• _What is expected_:
When the line containing "[placed_design]" appears in the data below, begin copying there and stop only after the line containing "xor gates and xnor gates | 58 | 58".

• _Records for processing_:
$ cat src/rtl/dma_chan_engine.sv
module dma_chan_engine #(
  parameter int CNT_W      = 12,
  parameter int MAX_NARROW = 'h3FF,
  parameter int MAX_WIDE   = 'h7FF
) (
  input  logic        clk,
  input  logic        rst_n,
  input  logic        reg_we,
  input  logic [1:0]  reg_idx,
  input  logic [31:0] reg_wdata,
  output logic [31:0] reg_rdata,
  input  logic        start,
  input  logic [1:0]  mode,
  input  logic        dir,
  output logic        bus_req,
  output logic        bus_we,
  output logic [31:0] bus_addr,
  output logic [31:0] bus_wdata,
  input  logic        bus_gnt,
  input  logic [31:0] bus_rdata,
  output logic [1:0]  state_o,
  output logic        done_evt,
  output logic        err_evt
);
  localparam logic [1:0] PH_IDLE = 2'd0, PH_FETCH = 2'd1, PH_RD = 2'd2, PH_WR = 2'd3;

  logic [1:0]       ph, widx;
  logic             chain_r;
  logic [31:0]      dev_r, mem_r, size_r, next_r, base_r, hold_r;
  logic [CNT_W-1:0] cnt_r;

  wire [1:0]       wcode  = size_r[CNT_W+1:CNT_W];
  wire [CNT_W-1:0] count  = size_r[CNT_W-1:0];
  wire [31:0]      wbytes = (wcode == 2'd3) ? 32'd1 : (wcode == 2'd2) ? 32'd2 : 32'd4;
  wire [CNT_W-1:0] limit  = (wcode == 2'd0) ? CNT_W'(MAX_WIDE) : CNT_W'(MAX_NARROW);
  wire             bad    = (wcode == 2'd1) || (count > limit);
  wire [31:0]      nxt    = (ph == PH_FETCH) ? bus_rdata : next_r;

  wire launch = (ph == PH_IDLE && start && mode == 2'd2) ||
                (ph == PH_FETCH && bus_gnt && widx == 2'd3);
  wire finish = (launch && !bad && count == '0) ||
                (ph == PH_WR && bus_gnt && cnt_r == CNT_W'(1));
  wire follow = ph != PH_IDLE && chain_r && nxt[1];

  assign bus_req   = ph != PH_IDLE;
  assign bus_we    = ph == PH_WR;
  assign bus_wdata = hold_r;
  assign state_o   = (ph == PH_IDLE) ? 2'd0 : !bus_gnt ? 2'd2 : (ph == PH_FETCH) ? 2'd1 : 2'd3;

  always_comb begin
    case (ph)
      PH_FETCH: bus_addr = base_r + {28'd0, widx, 2'b00};
      PH_RD:    bus_addr = dir ? mem_r : dev_r;
      PH_WR:    bus_addr = dir ? dev_r : mem_r;
      default:  bus_addr = 32'd0;
    endcase
  end

  always_comb begin
    case (reg_idx)
      2'd0:    reg_rdata = dev_r;
      2'd1:    reg_rdata = mem_r;
      2'd2:    reg_rdata = size_r;
      default: reg_rdata = next_r;
    endcase
  end

  always_ff @(posedge clk) begin
    if (!rst_n) begin
      ph <= PH_IDLE; widx <= '0; chain_r <= 1'b0; cnt_r <= '0;
      dev_r <= '0; mem_r <= '0; size_r <= '0; next_r <= '0;
      base_r <= '0; hold_r <= '0;
      done_evt <= 1'b0; err_evt <= 1'b0;
    end else begin
      done_evt <= 1'b0;
      err_evt  <= 1'b0;
      if (ph == PH_IDLE && reg_we)
        case (reg_idx)
          2'd0:    dev_r  <= reg_wdata;
          2'd1:    mem_r  <= reg_wdata;
          2'd2:    size_r <= reg_wdata;
          default: next_r <= reg_wdata;
        endcase
      if (mode == 2'd0) begin
        ph <= PH_IDLE;
      end else begin
        case (ph)
          PH_IDLE:
            if (start && mode == 2'd1) begin
              ph <= PH_FETCH; base_r <= {next_r[31:2], 2'b00}; widx <= '0; chain_r <= 1'b1;
            end else if (start && mode == 2'd2) begin
              chain_r <= 1'b0;
            end
          PH_FETCH:
            if (bus_gnt) begin
              case (widx)
                2'd0:    dev_r  <= bus_rdata;
                2'd1:    mem_r  <= bus_rdata;
                2'd2:    size_r <= bus_rdata;
                default: next_r <= bus_rdata;
              endcase
              widx <= widx + 2'd1;
            end
          PH_RD:
            if (bus_gnt) begin hold_r <= bus_rdata; ph <= PH_WR; end
          default:
            if (bus_gnt) begin
              mem_r <= mem_r + wbytes; cnt_r <= cnt_r - CNT_W'(1); ph <= PH_RD;
            end
        endcase
        if (launch) begin
          if (bad) begin
            err_evt <= 1'b1; done_evt <= 1'b1; ph <= PH_IDLE;
          end else begin
            cnt_r <= count; ph <= PH_RD;
          end
        end
        if (finish) begin
          done_evt <= nxt[0];
          if (follow) begin
            ph <= PH_FETCH; base_r <= {nxt[31:2], 2'b00}; widx <= '0;
          end else begin
            ph <= PH_IDLE;
          end
        end
      end
    end
  end
endmodule

$ cat config.mk
export PLATFORM = sky130hd
export DESIGN_NAME = dma_chan_engine
export DESIGN_NICKNAME = d
export VERILOG_FILES = /design/src/rtl/dma_chan_engine.sv
export SDC_FILE = /design/constraint.sdc
export NUM_CORES = 1
export LEC_CHECK = 0
export BUFFER_PORTS_ARGS = -buffer_cell sky130_fd_sc_hd__buf_2
export CAP_MARGIN = 20
export CORE_UTILIZATION = 36
export DETAILED_ROUTE_END_ITERATION = 10
export SYNTH_ARGS = -nofsm -noshare
export SYNTH_HDL_FRONTEND = slang
export SYNTH_SLANG_ARGS = --single-unit
$ cat constraint.sdc
create_clock -name clk -period 6.61 [get_ports clk]
set_clock_uncertainty 0.2 [all_clocks]
set_input_delay 0.661 -clock clk [delete_from_list [all_inputs] [get_ports clk]]
set_output_delay 0.661 -clock clk [all_outputs]
set_load 0.05 [all_outputs]
* After elaboration in Yosys (flattened, before gate mapping)
Index checks and enable logic that the tools add are counted.
** Word-level totals
- Bits in registers :: 211
- Input bits :: 74
- Output and inout bits :: 102
- Logic and storage cells :: 132
** Operators by class
- $add $sub $neg :: 4
- $lt $le $gt $ge :: 1
- Equal/unequal tests :: 17
- Mux-type cells :: 62
- Bitwise gates (word level) :: 2
- Reduce and logical (&&, ||, !) cells :: 34
** Operator list (count)
- $mux 32 :: 31
- $pmux 32 s3 :: 2
- $pmux 32 s2 :: 1
- $mux 12 :: 4
- $add 32x3->32 :: 1
- $add 32x4->32 :: 1
- $mux 2 :: 13
- $eq 2x2->1 const B :: 8
- $logic_and 1x1->1 :: 13
- $eq 12x1->1 const B :: 1
- $gt 12x11->1 :: 1
- $logic_not 12->1 :: 1
- $sub 12x1->12 const B :: 1
- $mux 11 :: 1
- $eq 2x1->1 const B :: 5
- $logic_not 2->1 :: 5
- $reduce_or 3->1 :: 3
- $mux 1 :: 6
- $mux 3 :: 2
- $pmux 2 s3 :: 1
- $reduce_and 3->1 :: 2
- $ne 4x3->1 const B :: 1
- $ne 4x4->1 const B :: 1
- $pmux 2 s2 :: 1
- 9 further kinds :: 14

* Logic depth before layout (Yosys ltp)
- Word-level depth :: 10
- Mapped depth :: 9
- Mapped depth without buffers :: 9

* Worst setup path after synthesis
Ideal clock, no wire load.
- Kind :: register to output
- Start :: register widx[0]
- End :: output bus_addr[24]
- Arrival :: 3.044 ns
- Required time :: 5.749 ns
- Setup slack :: 2.705 ns
- Cell stages (with the launch flop) :: 10
- Buffers on the path :: 1
- Cell sequence :: dfxtp_1 > ha_1 > fa_1 > and3_1 > clkbuf_1 > nand4_1 > nor2_1 > nand3_1 > xor2_1 > o31ai_1
** Between the ends
- Longest elaborated chain between the ends :: 2
** Ends and longest elaborated chain
- from (decl) :: line 27 : logic [1:0] ph, widx;
- from (signal assigned) :: line 102 : widx <= widx + 2'd1;
- $add 32x4->32 :: line 52 : PH_FETCH: bus_addr = base_r + {28'd0, widx, 2'b00};
- $pmux 32 s3 :: line 51 : case (ph)
- to (decl) :: line 17 : output logic [31:0] bus_addr,
Every way passes these cells.

* Worst setup path after layout
- Start :: register widx[0]
- End :: output bus_addr[31]
The elaborated chain is that of the path after synthesis.

==> metrics.cfg <==
[critical_path]
critPathMaxFanout = 7
crit_type = register to output pin
crit_required_ps = 5750
timing.critical_path.arrival_ps = 3540
start_kind = register
cp-end-kind = output pin

[floorplan]
placementRows = 70
pin_count = 176
core_mm2 = 0.03652
fp.dieH_um = 194.4
dieArea_mm2 = 0.03780
die_x_um = 194.4
start_util_pct = 36.49

[run_status]
outcome = finished clean

[synth]
synthAdderAreaFrac_pct = 1.521
mappedNetlistArea_mm2 = 0.01333
synth-edff-count = 0
synth_async_sr_flop_share_pct = 0
ys_ff_latch = 211
synth_cells = 1592
ys_warn_count = 0
synth_area_per_cell_um2 = 8.372
yosysUniqueCellTypes = 68
synth_xor_area_share_pct = 3.811
synth-simple-area-share_pct = 18.79
ys_seq_area_share_pct = 31.69
synth_nets = 1681
synth_top_family_by_area = compound AO/OA/AOI/OAI gates
ys.flop_type = dfxtp_1
synth.area.mux_share_pct = 19.77
synth_compound_area_share_pct = 19.79

[power]
power.density_mw_per_mm2 = 218.5
ir_drop_mv = 0.1864
leakage_uw = 0.005972

[clocking]
postCtsSetupBuffers = 0
htreeDepth = 1
cts_buffers = 27
cts_tree = built
clock_path_buffers = 3
cts_resized = 0
cts.sinks = 211
root_buffer = clkbuf_16
clk_pin_slew_ps = 60
holdBufCountCts = 0
clk_latency_ps = 530

[detailed_routing]
ant_nets = 0
avgViaCountPerCell = 6.017
drt-pass1-iter-count = 7
post_drt_wl_per_cell_um = 22.57
routed_wirelength_um = 49250
num_vias = 13130
drc = 0
drtIter0Drc = 1264

[worst_hold_path]
min_path_type = input pin to register

[sta]
setup_tns_ps = 0
relSlewSlack_pct = 23.55
worstMarginPinSlew_ps = 1147
hold_violations = 0
rsz0062_at_grt = no
fin_crit_ps = 4404
setup_ws_ps = 2206
max_freq_mhz = 227.1
final-max-slew-violation-count = 0
setup_viol = 0
min_period_over_period_pct = 66.62

[layout]
fin_nets = 1785
seqCellArea_mm2 = 0.004225
area_growth_pct = 16.12
num_antenna_cells = 0
drive_gt1_share_pct = 20.54
instances_no_fill = 2182
nFillCells = 3670
multi_input_area_mm2 = 0.008544

[grt]
grt_pass1_vias = 12590
grt_usage_pct = 25.38
overflow = 0
grt_max_degree = 93
antenna_found_initial = 1
grt_pass1_wl_um = 75820

[job]
drv_cap = 0

[placed_design]
gp_congestion = 0.8981
io_buffers = 175
dp_slack_ps = 2286
dp.cells = 2132
dp_hpwl_um = 33940

per-stage QoR:
step	total power, uW	hold slack [ps]	utilization (%)	instance area [um2]
final	3381	214.2	42.37	15480
after global routing	3483	225.2	42.37	15480
after CTS	3394	202.3	42.18	15410
after detailed placement	1906	244.6	39.77	14520
after global placement	1895	238.9	39.66	14490
after floorplan	1734	229.6	-	13330
kinds of logic (layout without fill, tap and decap cells):
family | after synthesis | count (layout)
AOI/OAI and AO/OA | 396 | 396
xor gates and xnor gates | 58 | 58
adders and majority gates | 15 | 15
buffers and inverters | 145 | 267
DFF | 211 | 211
muxes | 218 | 218
and+or+nand+nor | 549 | 549
cell usage in the layout, fill, tap and decap left out, types with 7 or more instances in the layout:
master	instances
a211o_1	16
a211oi_1	100
a21oi_1	72
a22oi_1	26
a31oi_1	37
and3_1	14
buf_2	175
buf_4	27
clkbuf_16	27
clkbuf_8	10
dfxtp_1	210
ha_1	13
inv_1	12
mux2_2	42
mux2i_1	144
mux4_2	32
nand2_1	247
nand3_1	21
nand4_1	16
nor2_1	145
nor3_1	14
nor4_1	11
o21ai_0	55
o221ai_1	13
o22ai_1	31
o31ai_1	7
or3_1	30
xnor2_1	27
xor2_1	30
routing by layer:
metal	share of wire, %	track usage (%)	routed length, um	vias to the layer above
met3	7.4	3.800	3648	125
met1	44	34.81	21520	6362
met5	0.022	0	11	-
li1	-	-	-	6070
met2	45	39.52	22080	570
met4	4.0	10.91	1985	2
power by group:
| group | internal [uW] | leakage [uW] | switching, uW | total, uW |
|---|---|---|---|---|
| registers | 1320 | 0.00171 | 69.1 | 1390 |
| logic | 183 | 0.00382 | 317 | 501 |
| clock network | 893 | 0.000440 | 595 | 1490 |
final timing paths:
kind | slack (ps) | cells after the start | start | end
setup / recovery | 2210 | 8 | widx[0]$_SDFFE_PN0N_ | bus_addr[31]
hold reg to reg | 250 | 2 | bus_wdata[12]$_SDFFE_PN0P_ | bus_wdata[12]$_SDFFE_PN0P_
setup reg to reg | 2640 | 8 | ph[1]$_SDFFE_PP0P_ | base_r[16]$_SDFFE_PN0N_
hold / removal | 210 | 3 | bus_rdata[14] | bus_wdata[14]$_SDFFE_PN0P_
Yosys cell counts (31+ instances only):
cell	number	area [um2]
nand2_1	250	938.4
dfxtp_1	211	4224
nor2_1	146	548.0
mux2i_1	144	1441
a211oi_1	100	750.7
clkbuf_1	79	296.5
a21oi_1	72	360.4
o21ai_0	55	275.3
mux2_2	42	473.0
a31oi_1	37	231.5
buf_2	33	165.2
mux4_2	32	720.7
o22ai_1	31	193.9
area by class of cell:
type / count / area share (%)
inverter: 13 / 0.3315
clock buffer: 42 / 5.376
timing repair buffer: 207 / 7.672
multi-input combinational: 1236 / 55.21
tap: 468 / 3.784
sequential: 211 / 27.30
clock inverter: 5 / 0.3234
state kept, by name, indices dropped and copies added, names as in the netlist, 2 cells and up:
register	cells
base_r	32
bus_wdata	32
dev_r	32
mem_r	32
next_r	32
size_r	32
cnt_r	12
ph	2
widx	2
critical path, stage by stage, from the launching register on:
cell and delay (ps):
dfxtp_1 460, ha_1 240, a21o_1 160, nand4_1 280, nor3_1 870, nand3_1 210, xor2_1 220, o21ai_1 250
buf_2 320
(Power assumes the default switching activity.)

• _Your response_:
[placed_design]
gp_congestion = 0.8981
io_buffers = 175
dp_slack_ps = 2286
dp.cells = 2132
dp_hpwl_um = 33940

per-stage QoR:
step	total power, uW	hold slack [ps]	utilization (%)	instance area [um2]
final	3381	214.2	42.37	15480
after global routing	3483	225.2	42.37	15480
after CTS	3394	202.3	42.18	15410
after detailed placement	1906	244.6	39.77	14520
after global placement	1895	238.9	39.66	14490
after floorplan	1734	229.6	-	13330
kinds of logic (layout without fill, tap and decap cells):
family | after synthesis | count (layout)
AOI/OAI and AO/OA | 396 | 396
xor gates and xnor gates | 58 | 58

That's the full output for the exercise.